EXERCISE DIRECTIONS => Beneath this line are the data; copy exactly the part of them that opens with the line containing "export DETAILED_ROUTE_END_ITERATION = 8" and closes with the line containing "detailed_routing;Vias/cell;5.256;;-2.0%", and only that part.

SOURCE MATERIAL =>
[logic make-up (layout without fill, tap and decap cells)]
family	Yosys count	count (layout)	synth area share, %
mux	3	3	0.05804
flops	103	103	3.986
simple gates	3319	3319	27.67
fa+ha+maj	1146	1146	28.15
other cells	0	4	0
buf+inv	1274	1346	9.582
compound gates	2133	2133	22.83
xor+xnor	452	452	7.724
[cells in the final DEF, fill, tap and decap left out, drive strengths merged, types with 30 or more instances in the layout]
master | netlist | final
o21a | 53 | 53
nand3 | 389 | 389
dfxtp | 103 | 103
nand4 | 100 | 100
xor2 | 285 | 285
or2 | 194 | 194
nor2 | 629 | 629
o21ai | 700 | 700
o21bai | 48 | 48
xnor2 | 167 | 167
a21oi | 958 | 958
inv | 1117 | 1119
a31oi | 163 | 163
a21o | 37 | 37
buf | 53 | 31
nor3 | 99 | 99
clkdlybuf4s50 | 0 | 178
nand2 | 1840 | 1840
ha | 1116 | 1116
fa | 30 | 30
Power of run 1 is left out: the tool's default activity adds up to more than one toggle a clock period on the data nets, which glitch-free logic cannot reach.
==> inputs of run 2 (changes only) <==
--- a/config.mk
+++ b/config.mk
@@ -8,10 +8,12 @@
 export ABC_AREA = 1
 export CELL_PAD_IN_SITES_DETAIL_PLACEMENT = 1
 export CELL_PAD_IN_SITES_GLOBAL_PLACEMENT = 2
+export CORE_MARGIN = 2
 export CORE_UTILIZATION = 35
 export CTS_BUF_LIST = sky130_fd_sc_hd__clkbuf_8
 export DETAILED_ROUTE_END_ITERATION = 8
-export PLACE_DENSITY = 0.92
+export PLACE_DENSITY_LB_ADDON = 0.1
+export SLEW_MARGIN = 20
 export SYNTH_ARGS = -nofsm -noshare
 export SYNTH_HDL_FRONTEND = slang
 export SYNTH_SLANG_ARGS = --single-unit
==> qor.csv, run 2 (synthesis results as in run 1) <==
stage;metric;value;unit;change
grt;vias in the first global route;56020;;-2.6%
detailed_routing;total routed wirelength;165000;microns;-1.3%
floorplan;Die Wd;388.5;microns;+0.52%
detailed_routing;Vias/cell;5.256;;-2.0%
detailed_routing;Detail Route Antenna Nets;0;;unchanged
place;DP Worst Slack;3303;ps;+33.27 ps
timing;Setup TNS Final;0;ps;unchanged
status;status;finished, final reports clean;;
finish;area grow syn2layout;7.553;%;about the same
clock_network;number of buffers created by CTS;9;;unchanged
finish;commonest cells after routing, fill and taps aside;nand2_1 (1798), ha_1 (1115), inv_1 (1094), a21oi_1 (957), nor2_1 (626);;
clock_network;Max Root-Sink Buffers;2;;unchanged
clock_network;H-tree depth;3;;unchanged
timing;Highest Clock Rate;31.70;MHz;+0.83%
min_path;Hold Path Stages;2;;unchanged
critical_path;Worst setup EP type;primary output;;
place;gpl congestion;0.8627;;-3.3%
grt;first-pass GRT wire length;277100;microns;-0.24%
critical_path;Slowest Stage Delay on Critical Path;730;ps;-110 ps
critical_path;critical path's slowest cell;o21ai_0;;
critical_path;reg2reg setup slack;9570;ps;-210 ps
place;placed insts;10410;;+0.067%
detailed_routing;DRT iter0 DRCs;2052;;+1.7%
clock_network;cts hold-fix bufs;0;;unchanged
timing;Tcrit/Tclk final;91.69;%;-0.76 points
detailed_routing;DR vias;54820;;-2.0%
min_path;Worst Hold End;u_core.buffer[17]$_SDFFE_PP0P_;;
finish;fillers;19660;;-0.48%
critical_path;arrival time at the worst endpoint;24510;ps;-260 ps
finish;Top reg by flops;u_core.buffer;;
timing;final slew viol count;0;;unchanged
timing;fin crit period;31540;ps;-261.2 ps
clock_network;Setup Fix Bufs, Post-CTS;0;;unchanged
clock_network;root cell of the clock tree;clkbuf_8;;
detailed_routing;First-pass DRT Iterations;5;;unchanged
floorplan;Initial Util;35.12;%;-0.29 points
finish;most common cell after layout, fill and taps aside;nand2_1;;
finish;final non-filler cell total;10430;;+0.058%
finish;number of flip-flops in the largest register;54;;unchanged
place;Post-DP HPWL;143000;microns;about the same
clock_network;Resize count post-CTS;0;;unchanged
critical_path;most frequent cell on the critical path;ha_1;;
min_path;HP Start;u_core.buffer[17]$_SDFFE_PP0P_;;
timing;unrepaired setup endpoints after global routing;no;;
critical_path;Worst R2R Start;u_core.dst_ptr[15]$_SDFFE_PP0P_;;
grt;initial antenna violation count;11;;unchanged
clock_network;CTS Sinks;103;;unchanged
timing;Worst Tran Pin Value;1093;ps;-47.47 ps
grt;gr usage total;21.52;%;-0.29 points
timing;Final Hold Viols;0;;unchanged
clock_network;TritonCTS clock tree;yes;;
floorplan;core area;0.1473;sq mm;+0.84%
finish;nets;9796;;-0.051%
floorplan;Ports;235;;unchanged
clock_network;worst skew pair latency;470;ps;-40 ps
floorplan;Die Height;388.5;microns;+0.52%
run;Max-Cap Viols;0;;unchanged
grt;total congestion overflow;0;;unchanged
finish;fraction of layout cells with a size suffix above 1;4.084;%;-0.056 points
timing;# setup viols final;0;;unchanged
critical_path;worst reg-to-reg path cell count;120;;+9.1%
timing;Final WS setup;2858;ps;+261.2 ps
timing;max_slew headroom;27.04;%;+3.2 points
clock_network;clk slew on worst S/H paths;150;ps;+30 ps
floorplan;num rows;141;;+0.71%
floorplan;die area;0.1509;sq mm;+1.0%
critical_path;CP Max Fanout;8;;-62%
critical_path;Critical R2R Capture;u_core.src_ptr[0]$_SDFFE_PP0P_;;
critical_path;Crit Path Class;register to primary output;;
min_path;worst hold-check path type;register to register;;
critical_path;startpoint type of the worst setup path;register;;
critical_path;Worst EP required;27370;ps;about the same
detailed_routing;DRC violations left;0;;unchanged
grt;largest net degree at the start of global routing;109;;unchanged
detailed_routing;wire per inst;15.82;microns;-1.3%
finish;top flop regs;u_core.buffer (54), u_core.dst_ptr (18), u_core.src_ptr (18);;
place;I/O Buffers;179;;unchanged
==> src/rtl/id_ex_stage_if.sv <==
// ID/EX pipeline register bus: decode-side inputs, bypass inputs and ALU-side outputs.
interface id_ex_stage_if;
   logic        in_valid, in_ready;
   logic [4:0]  in_rs1, in_rs2, in_rd;
   logic [31:0] in_rs1_data, in_rs2_data, in_imm;
   logic [3:0]  in_operation;
   logic        in_alu_src, in_reg_write;
   logic        flush;
   logic        fwd_mem_we, fwd_wb_we;
   logic [4:0]  fwd_mem_rd, fwd_wb_rd;
   logic [31:0] fwd_mem_data, fwd_wb_data;
   logic        out_valid, out_ready;
   logic [31:0] ReadData1, ReadData2, out_store_data;
   logic [3:0]  Operation;
   logic [4:0]  out_rd;
   logic        out_reg_write;

   modport slave (
      input  in_valid, in_rs1, in_rs2, in_rd, in_rs1_data, in_rs2_data, in_imm,
             in_operation, in_alu_src, in_reg_write, flush,
             fwd_mem_we, fwd_mem_rd, fwd_mem_data, fwd_wb_we, fwd_wb_rd, fwd_wb_data,
             out_ready,
      output in_ready, out_valid, ReadData1, ReadData2, out_store_data,
             Operation, out_rd, out_reg_write
   );

   modport master (
      output in_valid, in_rs1, in_rs2, in_rd, in_rs1_data, in_rs2_data, in_imm,
             in_operation, in_alu_src, in_reg_write, flush,
             fwd_mem_we, fwd_mem_rd, fwd_mem_data, fwd_wb_we, fwd_wb_rd, fwd_wb_data,
             out_ready,
      input  in_ready, out_valid, ReadData1, ReadData2, out_store_data,
             Operation, out_rd, out_reg_write
   );
endinterface

==> src/rtl/id_ex_stage.sv <==
// ID/EX pipeline register with valid/ready handshake, flush, and MEM/WB operand bypass.
module id_ex_stage (
   input  logic          clock,
   input  logic          reset_n,
   id_ex_stage_if.slave  bus
);
   logic        valid_q, valid_d;
   logic [4:0]  rs1_q, rs1_d, rs2_q, rs2_d, rd_q, rd_d;
   logic [31:0] rs1_data_q, rs1_data_d, rs2_data_q, rs2_data_d, imm_q, imm_d;
   logic [3:0]  op_q, op_d;
   logic        alu_src_q, alu_src_d, reg_write_q, reg_write_d;

   logic        capture;
   logic        wb_hit_in1, wb_hit_in2, wb_hit_q1, wb_hit_q2;
   logic [31:0] fwd_rs1, fwd_rs2;

   assign bus.in_ready = (!valid_q || bus.out_ready) && !bus.flush;
   assign capture      = bus.in_valid && bus.in_ready;

   // WB matches on incoming indices (capture) and on held indices (stall refresh)
   assign wb_hit_in1 = bus.fwd_wb_we && (bus.fwd_wb_rd == bus.in_rs1) && (bus.in_rs1 != 5'd0);
   assign wb_hit_in2 = bus.fwd_wb_we && (bus.fwd_wb_rd == bus.in_rs2) && (bus.in_rs2 != 5'd0);
   assign wb_hit_q1  = bus.fwd_wb_we && (bus.fwd_wb_rd == rs1_q) && (rs1_q != 5'd0);
   assign wb_hit_q2  = bus.fwd_wb_we && (bus.fwd_wb_rd == rs2_q) && (rs2_q != 5'd0);

   always_comb begin
      valid_d     = valid_q;
      rs1_d       = rs1_q;
      rs2_d       = rs2_q;
      rd_d        = rd_q;
      rs1_data_d  = rs1_data_q;
      rs2_data_d  = rs2_data_q;
      imm_d       = imm_q;
      op_d        = op_q;
      alu_src_d   = alu_src_q;
      reg_write_d = reg_write_q;
      if (bus.flush) begin
         valid_d = 1'b0;
      end else if (capture) begin
         valid_d     = 1'b1;
         rs1_d       = bus.in_rs1;
         rs2_d       = bus.in_rs2;
         rd_d        = bus.in_rd;
         rs1_data_d  = wb_hit_in1 ? bus.fwd_wb_data : bus.in_rs1_data;
         rs2_data_d  = wb_hit_in2 ? bus.fwd_wb_data : bus.in_rs2_data;
         imm_d       = bus.in_imm;
         op_d        = bus.in_operation;
         alu_src_d   = bus.in_alu_src;
         reg_write_d = bus.in_reg_write;
      end else if (valid_q && bus.out_ready) begin
         valid_d = 1'b0;
      end else if (valid_q) begin
         // A stalled operand must not lose a value that retires from WB meanwhile
         if (wb_hit_q1) rs1_data_d = bus.fwd_wb_data;
         if (wb_hit_q2) rs2_data_d = bus.fwd_wb_data;
      end
   end

   always_ff @(posedge clock or negedge reset_n) begin
      if (!reset_n) begin
         valid_q     <= 1'b0;
         rs1_q       <= 5'd0;
         rs2_q       <= 5'd0;
         rd_q        <= 5'd0;
         rs1_data_q  <= 32'd0;
         rs2_data_q  <= 32'd0;
         imm_q       <= 32'd0;
         op_q        <= 4'd0;
         alu_src_q   <= 1'b0;
         reg_write_q <= 1'b0;
      end else begin
         valid_q     <= valid_d;
         rs1_q       <= rs1_d;
         rs2_q       <= rs2_d;
         rd_q        <= rd_d;
         rs1_data_q  <= rs1_data_d;
         rs2_data_q  <= rs2_data_d;
         imm_q       <= imm_d;
         op_q        <= op_d;
         alu_src_q   <= alu_src_d;
         reg_write_q <= reg_write_d;
      end
   end

   // MEM result is younger than WB, so it wins when both match
   always_comb begin
      fwd_rs1 = rs1_data_q;
      if (bus.fwd_mem_we && (bus.fwd_mem_rd == rs1_q) && (rs1_q != 5'd0))
         fwd_rs1 = bus.fwd_mem_data;
      else if (wb_hit_q1)
         fwd_rs1 = bus.fwd_wb_data;
   end

   always_comb begin
      fwd_rs2 = rs2_data_q;
      if (bus.fwd_mem_we && (bus.fwd_mem_rd == rs2_q) && (rs2_q != 5'd0))
         fwd_rs2 = bus.fwd_mem_data;
      else if (wb_hit_q2)
         fwd_rs2 = bus.fwd_wb_data;
   end

   assign bus.out_valid      = valid_q;
   assign bus.ReadData1      = fwd_rs1;
   assign bus.ReadData2      = alu_src_q ? imm_q : fwd_rs2;
   assign bus.out_store_data = fwd_rs2;
   assign bus.Operation      = op_q;
   assign bus.out_rd         = rd_q;
   assign bus.out_reg_write  = reg_write_q && valid_q;
endmodule
**src/rtl/alu_addsub_pipe.sv**
```systemverilog
// alu_addsub_pipe: WIDTH-bit add/sub with carry/borrow, signed-overflow and zero flags; optional ADDSUB_SAT_EN saturation.
// Latency STAGES cycles at one op/cycle; the whole pipe holds while out_valid=1 and out_ready=0 (in_ready low).
module alu_addsub_pipe #(
   parameter int WIDTH  = 8,
   parameter int STAGES = 2
) (
   input  logic             clk,
   input  logic             rst_n,
   input  logic             in_valid,
   output logic             in_ready,
   input  logic             op,
   input  logic [WIDTH-1:0] x,
   input  logic [WIDTH-1:0] y,
   output logic             out_valid,
   input  logic             out_ready,
   output logic [WIDTH:0]   sum,
   output logic             ovf,
   output logic             zero
);

   typedef struct packed {
      logic [WIDTH:0] sum;
      logic           ovf;
      logic           zero;
   } res_t;

   if (WIDTH < 4 || WIDTH > 32 || STAGES < 1 || STAGES > 4) begin : g_param_check
      $error("alu_addsub_pipe: WIDTH must be 4..32 and STAGES 1..4");
   end

   logic             en;
   logic             take;
   logic [WIDTH:0]   raw;
   logic [WIDTH-1:0] low;
   logic             ovf_c;
   res_t             res_d;

   res_t             dat [STAGES];
   logic [STAGES-1:0] vld;

   assign out_valid = vld[STAGES-1];
   assign en        = out_ready | ~out_valid;
   assign in_ready  = en;
   assign take      = in_valid & en;

   // The extra MSB of the WIDTH+1 subtraction is exactly the unsigned borrow.
   always_comb begin
      raw   = '0;
      low   = '0;
      ovf_c = 1'b0;
      res_d = '0;
      if (op) begin
         raw = {1'b0, x} - {1'b0, y};
      end else begin
         raw = {1'b0, x} + {1'b0, y};
      end
      low = raw[WIDTH-1:0];
      if (op) begin
         ovf_c = (x[WIDTH-1] != y[WIDTH-1]) && (low[WIDTH-1] != x[WIDTH-1]);
      end else begin
         ovf_c = (x[WIDTH-1] == y[WIDTH-1]) && (low[WIDTH-1] != x[WIDTH-1]);
      end
`ifdef ADDSUB_SAT_EN
      if (raw[WIDTH]) begin
         low = op ? '0 : '1;
      end
`endif
      res_d.sum  = {raw[WIDTH], low};
      res_d.ovf  = ovf_c;
      res_d.zero = ~|low;
   end

   always_ff @(posedge clk or negedge rst_n) begin
      if (!rst_n) begin
         vld <= '0;
         for (int i = 0; i < STAGES; i++) begin
            dat[i] <= '0;
         end
      end else if (en) begin
         vld[0] <= take;
         dat[0] <= res_d;
         for (int i = 1; i < STAGES; i++) begin
            vld[i] <= vld[i-1];
            dat[i] <= dat[i-1];
         end
      end
   end

   assign sum  = dat[STAGES-1].sum;
   assign ovf  = dat[STAGES-1].ovf;
   assign zero = dat[STAGES-1].zero;

endmodule

```
**config.mk**
```make
export PLATFORM = sky130hd
export DESIGN_NAME = alu_addsub_pipe
export DESIGN_NICKNAME = d
export VERILOG_FILES = /design/src/rtl/alu_addsub_pipe.sv
export SDC_FILE = /design/constraint.sdc
export NUM_CORES = 1
export LEC_CHECK = 0
export ABC_AREA = 1
export CORE_UTILIZATION = 25
export DETAILED_ROUTE_END_ITERATION = 12
export HOLD_SLACK_MARGIN = 0.08
export PLACE_DENSITY = 0.46
export SLEW_MARGIN = 5
export SYNTH_ARGS = -nofsm -noshare
export SYNTH_HDL_FRONTEND = slang
export SYNTH_SLANG_ARGS = --single-unit
```
**constraint.sdc**
```tcl
create_clock -name clk -period 1.6 [get_ports clk]
set_input_delay 0.48 -clock clk [delete_from_list [all_inputs] [get_ports clk]]
set_output_delay 0.48 -clock clk [all_outputs]
set_load 0.05 [all_outputs]
```
**After elaboration in Yosys (flattened, before gate mapping)**

Cells that the tools add are included.

- $add $sub $neg: 2
- Eq/ne operators: 3
- Multiplexer cells: 2
- Bitwise operators: 3
- Reductions and logical operators: 4

Operator list:

| operator | number |
|---|---|
| $add A8 B8 Y9 | 1 |
| $mux W9 | 1 |
| $sub A8 B8 Y9 | 1 |
| $reduce_or A8 Y1 | 1 |
| $logic_and A1 B1 Y1 | 2 |
| $ne A1 B1 Y1 | 2 |
| $and A1 B1 Y1 | 1 |
| $eq A1 B1 Y1 | 1 |
| $logic_not A1 Y1 | 1 |
| $mux W1 | 1 |
| $not A1 Y1 | 1 |
| $or A1 B1 Y1 | 1 |

- Register bits after elaboration: 24
- Output and inout port bits: 13

**Longest topological paths before layout**

- Depth after elaboration: 5
- Mapped depth: 18
- Mapped depth without buffers: 18

**Least setup slack after synthesis**

OpenSTA, ideal clock, no wires.

- Path type: input to register
- Start: input y[0]
- End: register dat[11] in the netlist's numbering
- Arrival time: 2.212 ns
- Setup slack: -0.678 ns
- Stages: 18
- Buffers on the path: 0
- Cell sequence: inv_1 > ha_1 > nand2_1 > nor2_1 > nand2_1 > nand2_1 > xor2_1 > inv_1 > ha_1 > nand2_2 > inv_1 > a21oi_4 > nand2_2 > nand2_2 > nand2_1 > nor2_1 > nand2_1 > nand2_1

- Cells in the longest elaborated chain, start to end: 4
- Elaborated cells on any way between the ends: 5
- Classes of those cells: add/sub: 2; mux: 1; reduce/logical: 2

RTL lines:

| what | RTL line | RTL |
|---|---|---|
| start, declared | 13 | `input logic [WIDTH-1:0] y,` |
| $add A8 B8 Y9 or $sub A8 B8 Y9 (tied branches) | 55, 53 |  |
| $mux W9 * | 52 | `if (op) begin` |
| $reduce_or A8 Y1 * | 70 | `res_d.zero = ~\|low;` |
| $logic_not A1 Y1 * | 70 |  |
| end signal, assigned by index | 84 | `dat[i] <= dat[i-1];` |
| end, declared | 38 | `res_t dat [STAGES];` |

Every way passes the cells marked *; elsewhere a longest branch is shown, timed or not.
A chain may end at the register's enable or synchronous reset.

**Worst setup path in the final report**

- Start: input y[0]
- End: register dat[12] in the netlist's numbering

- Cells in the longest elaborated chain, start to end: 5
- Elaborated cells on any way between the ends: 7
- Classes of those cells: add/sub: 2; eq/ne: 1; mux: 2; reduce/logical: 2

RTL lines:

| what | RTL line | RTL |
|---|---|---|
| $add A8 B8 Y9 or $sub A8 B8 Y9 (tied branches) | 55, 53 |  |
| $mux W9 * | 52 |  |
| $ne A1 B1 Y1 * | 59, 61 |  |
| $logic_and A1 B1 Y1, on equally long branches | 61, 59 |  |
| $mux W1 * | 58 | `if (op) begin` |

Marks and branches as above.

==> summary.md <==
| Metric | Value |
|---|---|
| Status | `finished, violations left` |
| Overall power after layout | `2.778 mW` |
| Skew final | `3.609 ps` |
| Top cells by count, synth | `80 x nand2_1, 30 x inv_1, 24 x dfrtp_1` |
| Buffers on Ports | `33` |
| Routed wire per std cell | `9.946 um` |
| Via count of the first global-routing pass | `between 1k and 1.5k` |
| Portion of the post-synthesis area used by sequential elements | `36.53%` |
| Post-layout nets | `323` |
| Clock latency on the worst-skew pair | `260 ps` |
| Number of remaining DRC errors | `0` |
| Area of the mapped netlist | `around 1600 um2` |
| Number of rows created at floorplan | `29` |
| Async S/R FF share, synth | `between 90% and 100%` |
| Mapped Nets | `approximately 260` |
| Number of antenna diodes | `0` |
| Flip-flop and latch count after synthesis | `24` |
| Power density relative to cell area | `994.2 nW/um2` |
| Antenna violations before repair | `0` |
| Via total after detailed routing | `1533` |
| Largest cells by area after synthesis | `dfrtp_1 37%, nand2_1 18%, ha_1 6.8%` |
| Total number of H-tree levels | `1` |
| Most common cell in the synthesized netlist | `nand2_1` |
| Kind of critical path | `in2reg` |
| Top-area cell type share of the netlist area | `36.53%` |
| Area of the die | `6905 um2` |
| CTS hold repair buffers | `0` |
| Post-synth EDFFs | `0` |
| Clock slew seen by the registers of the worst setup and hold paths | `80 ps` |
| Tcrit/Tclk final | `124.6%` |
| Critical-path cell list | `buf_8, inv_6, ha_4, nand2_4, nor2_4, nand2_1, nand2_1, xor2_1, inv_1, ha_4, nand2_4, inv_2, a21oi_4, nand3_2, nand3_2, nand2_1, nand2_1, nand2_1` |
| Routability Congestion | `~0.80` |
| Total buffers and inverters traversed by the critical path | `4` |
| Average vias per placed instance | `roughly 4.2` |
| Maximum fanout along the worst path | `3` |
| Total CTS buffers | `3` |
| CTS tree | `built` |
| Highest-delay cell along the critical path | `ha_4` |
| Post-route non-filler standard cell count | `368` |
| Post-route worst setup slack | `-393.0 ps` |
| Overall Global Routing Usage | `11.65%` |
| Post-synthesis area per instance | `7.307 um2` |
| I/O pin total | `34` |
| CP Launch Type | `input port` |
| Kind of cell with the highest combined delay on the critical path | `simple AND/OR/NAND/NOR gates` |
| Type of element capturing the critical path | `flop` |
| Critical path's most frequent cell | `nand2_1` |
| Worst setup slack after placement | `-1201 ps` |
| Post-layout min period | `1993 ps` |
| Global-route wire length before repair | `around 6600 um` |
| Die outline height | `83.10 um` |
| Count of mapped cells out of synthesis | `225` |
| Longest individual stage delay on the worst path | `240 ps` |
| Effective utilization at floorplan | `approximately a quarter` |
| Worst Max-Slew Pin Slew | `314.9 ps` |
| CP Data Arrival Time | `2150 ps` |
| Endpoints failing setup | `9` |
| Number of maximum-capacitance constraint violations | `0` |
| Clock sink count | `24` |
| FF-to-FF Start | `vld[1]` |
| Area grow syn2layout | `69.94%` |
| Flip-flop cell with the highest count after synthesis | `dfrtp_1` |
| Antenna-violating nets left | `0` |
| Number of slew-limit violations in the final report | `0` |
| Dpl hpwl | `around 2800 um` |
| Iter 0 DRT Violations | `82` |
| Violated checks | `negative setup slack` |
| Total count of hold-check failures in the final report | `0` |
| Largest net degree at the start of global routing | `25` |
| Type of the tightest min-delay check | `reg2reg` |
| X dimension of the die | `~83 um` |
| Remaining Overflow, GRT | `0` |
| Slew HR | `79.00%` |
| CTS root buffer | `clkbuf_8` |
| Number of placed instances with taps included | `353` |
| Setup repair after global routing missed its margin | `yes` |
| Total number of yosys warnings | `0` |
| Core region area | `~6300 um2` |
| Largest voltage drop on the vdd net | `0.6315 mV` |
| Top cell type by total area after synthesis | `dfrtp_1` |
| Largest buffer count on any clock path | `2` |
| Standby leakage power | `1.385 nW` |
| Startpoint of the worst hold path | `vld[0]` |
| Fin Hold WS | `447.7 ps` |
| Share of post-route cells with drive strength above 1 | `40.89%` |
| Setup crit start | `y[0]` |
| Worst path required time | `1760 ps` |
| 1st-pass router iterations | `4` |
| Sum of routed wire length over all layers | `3660 um` |
| Unique cell type count in the Yosys netlist | `29` |
| FMAX | `501.8 MHz` |
[layout by cell type (no fill, tap or decap), types with 6 or more instances in the layout]
cell type / instances
buf_12: 15
buf_4: 35
buf_6: 6
clkdlybuf4s50_1: 9
dfrtp_1: 24
ha_4: 8
inv_1: 23
nand2_1: 70
nand2_2: 10
nand3_2: 6
nor2_1: 7
[metal layers]
layer  vias to the layer above  GRT usage, %  share of wire, %  wire, um
li1                        825             -                 -         -
met1                       678         14.89                47      1729
met2                        28         19.82                49      1807
met3                         2         1.491               2.6        95
met4                         0         4.702              0.77        28
met5                         -             0                 0         0
[cell type report]
cell class	instances	area, um2
repair buffers	75	799.5
multi-input cells	155	1099
flip-flops and latches	24	600.6
inverters	33	143.9
fillers	641	3556
well taps	77	96.34
clock buffers	4	55.05
[final timing paths]
| kind | slack (ps) | cells past startpoint | to |
|---|---|---|---|
| max | -390 | 18 | dat[12] |
| min | 450 | 2 | vld[1] |
| max reg2reg | 290 | 8 | dat[11] |
| min reg2reg | 450 | 2 | vld[1] |
| max in group asynchronous | 780 | 2 | sum[5] |
| min in group asynchronous | 580 | 2 | sum[2] |
[cells by family after synthesis]
family,Yosys count,share of synthesized area (%)
AND/OR/NAND/NOR,115,30.21
buffers and inverters,46,12.79
flip-flops,24,36.53
AO/OA/AOI/OAI,22,8.143
adder cells (fa/ha/maj),10,8.067
XOR/XNOR,8,4.261
[registers in the layout, summed over array words and instances, names as in the netlist]
name / cells
dat: 11
sum: 9
vld: 2
ovf: 1
zero: 1
[power by group]
group	switching [mW]	total, mW	internal [mW]	leakage, nW
Clock	0.182	0.401	0.219	0.0288
Combinational	0.762	1.52	0.757	1.06
Sequential	0.109	0.857	0.748	0.291
[worst min-delay path, cell delays in order, from the launching register on]
cell	delay, ps
dfrtp_1	330
inv_1	40
nand2_1	50
[what timing repair did]
item                                    CTS  global route
buffers inserted                          8             3
pin swaps                                28            15
cloned                                    0             0
endpoints found under the setup margin   11            10
gates resized for setup                  58            27
[metrics by stage]
stage	cell area, um2	utilization (%)	TNS, ps
after floorplan	1743	-	-2164
after global placement	2457	38.70	-12070
after detailed placement	2457	38.70	-12290
after CTS	2656	41.83	-2461
after global routing	2794	44.00	-3111
final	2794	44.00	-2049
(Power assumes the default switching activity.)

FINISHED TASK =>
 export DETAILED_ROUTE_END_ITERATION = 8
-export PLACE_DENSITY = 0.92
+export PLACE_DENSITY_LB_ADDON = 0.1
+export SLEW_MARGIN = 20
 export SYNTH_ARGS = -nofsm -noshare
 export SYNTH_HDL_FRONTEND = slang
 export SYNTH_SLANG_ARGS = --single-unit
==> qor.csv, run 2 (synthesis results as in run 1) <==
stage;metric;value;unit;change
grt;vias in the first global route;56020;;-2.6%
detailed_routing;total routed wirelength;165000;microns;-1.3%
floorplan;Die Wd;388.5;microns;+0.52%
detailed_routing;Vias/cell;5.256;;-2.0%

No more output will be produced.